A 2D/0D hybrid magnetothermal platform enables multimodal energy synergy for inducing irreversible tumor senescence and promoting immune remodeling
摘要
Tumor thermotolerance, limited heat penetration in deep tissues, and an immunosuppressive tumor microenvironment remain significant challenges in thermal ablation. Herein, we report a 2D/0D hybrid magnetothermal nanoplatform, FeCoNC@MnO₂QD, composed of Fe–Co dual-atom catalytic sites on nitrogen-doped carbon nanosheets decorated with MnO₂ quantum dots (QDs).

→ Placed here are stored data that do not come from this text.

### src/bpt_ctrl.sv
// Controller: sequences squaring, operand preparation, division and the output register.
module bpt_ctrl
  import bpt_pkg::*;
(
  input  logic        clk,
  input  logic        rst,
  input  logic        in_valid,
  output logic        in_ready,
  output logic        out_valid,
  input  logic        out_ready,
  input  bpt_status_t status,
  output bpt_cmd_t    cmd
);

  localparam int unsigned     CNT_W    = $clog2(DIV_STEPS);
  localparam logic [CNT_W-1:0] CNT_LAST = CNT_W'(DIV_STEPS - 1);

  typedef enum logic [3:0] {
    S_IDLE,
    S_SQ_AR,
    S_SQ_UI,
    S_SQ_UR,
    S_SUM,
    S_PREP,
    S_LOAD,
    S_DIV,
    S_CLAMP,
    S_OUT
  } state_t;

  state_t           state;
  logic [CNT_W-1:0] count;
  logic             out_free;

  assign out_free = !out_valid || out_ready;
  assign in_ready = (state == S_IDLE);

  always_comb begin
    cmd         = '0;
    cmd.sq_sel  = SQ_AR;
    cmd.capture = (state == S_IDLE) && in_valid;
    unique case (state)
      S_SQ_AR: begin
        cmd.sq_en  = 1'b1;
        cmd.sq_sel = SQ_AR;
      end
      S_SQ_UI: begin
        cmd.sq_en  = 1'b1;
        cmd.sq_sel = SQ_UI;
      end
      S_SQ_UR: begin
        cmd.sq_en  = 1'b1;
        cmd.sq_sel = SQ_UR;
      end
      S_SUM:   cmd.sum    = 1'b1;
      S_PREP:  cmd.prep   = 1'b1;
      S_LOAD:  cmd.load   = 1'b1;
      S_DIV:   cmd.step   = 1'b1;
      S_CLAMP: cmd.clamp  = 1'b1;
      S_OUT:   cmd.commit = out_free;
      default: cmd.sum    = 1'b0;
    endcase
  end

  always_ff @(posedge clk) begin
    if (rst) begin
      state     <= S_IDLE;
      count     <= '0;
      out_valid <= 1'b0;
    end else begin
      if ((state == S_OUT) && out_free) begin
        out_valid <= 1'b1;
      end else if (out_valid && out_ready) begin
        out_valid <= 1'b0;
      end
      unique case (state)
        S_IDLE: begin
          if (in_valid) begin
            state <= S_SQ_AR;
          end
        end
        // A real pole needs no squares; the first one is simply discarded.
        S_SQ_AR: state <= status.is_real ? S_PREP : S_SQ_UI;
        S_SQ_UI: state <= S_SQ_UR;
        S_SQ_UR: state <= S_SUM;
        S_SUM:   state <= S_PREP;
        S_PREP:  state <= S_LOAD;
        S_LOAD: begin
          count <= '0;
          state <= S_DIV;
        end
        S_DIV: begin
          count <= count + 1'b1;
          if (count == CNT_LAST) begin
            state <= S_CLAMP;
          end
        end
        S_CLAMP: state <= S_OUT;
        S_OUT: begin
          if (out_free) begin
            state <= S_IDLE;
          end
        end
        default: state <= S_IDLE;
      endcase
    end
  end

endmodule

### config.mk
export PLATFORM = sky130hd
export DESIGN_NAME = bpt_ctrl
export DESIGN_NICKNAME = d
export VERILOG_FILES = /design/src/bpt_pkg.sv /design/src/bpt_ctrl.sv
export SDC_FILE = /design/constraint.sdc
export NUM_CORES = 1
export LEC_CHECK = 0
export BUFFER_PORTS_ARGS = -buffer_cell sky130_fd_sc_hd__buf_4
export CAP_MARGIN = 20
export CORE_MARGIN = 2
export CORE_UTILIZATION = 25
export CTS_BUF_LIST = sky130_fd_sc_hd__clkbuf_8
export CTS_CLUSTER_DIAMETER = 40
export DETAILED_ROUTE_END_ITERATION = 12
export GPL_TIMING_DRIVEN = 0
export PLACE_DENSITY = 0.55
export SYNTH_ARGS = -nofsm -noshare
export SYNTH_HDL_FRONTEND = slang
export SYNTH_SLANG_ARGS = --single-unit
### constraint.sdc
create_clock -name clk -period 1.13 [get_ports clk]
set_input_delay 0 -clock clk [delete_from_list [all_inputs] [get_ports clk]]
set_output_delay 0 -clock clk [all_outputs]
set_load 0.01 [all_outputs]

Under an alternating magnetic field (AMF), the hybrid efficiently converts electromagnetic and chemical energy into localized heat and oxidative stress, enabling deep-tissue tumor ablation. The Fe–Co catalytic centers promote reactive oxygen species (ROS) generation, thereby driving ferroptosis, suppressing heat-shock responses, and inducing mitochondrial outer-membrane permeabilization and mitochondrial DNA release—collectively amplifying apoptosis and promoting irreversible tumor-cell senescence. Released Mn²⁺ and cytosolic double-stranded DNA cooperatively activate the stimulator of interferon genes (STING) pathway, triggering immunogenic cell death (ICD) and remodeling the immunosuppressive tumor microenvironment. The resulting senescence-associated secretory phenotype (SASP) suppresses tumor stemness, thereby reducing the risk of recurrence and metastasis. By integrating magnetothermal therapy, catalytic oxidative stress, ferroptosis, and immune modulation, FeCoNC@MnO₂QD effectively mitigates thermotolerance and reprograms antitumor immunity for robust solid-tumor ablation.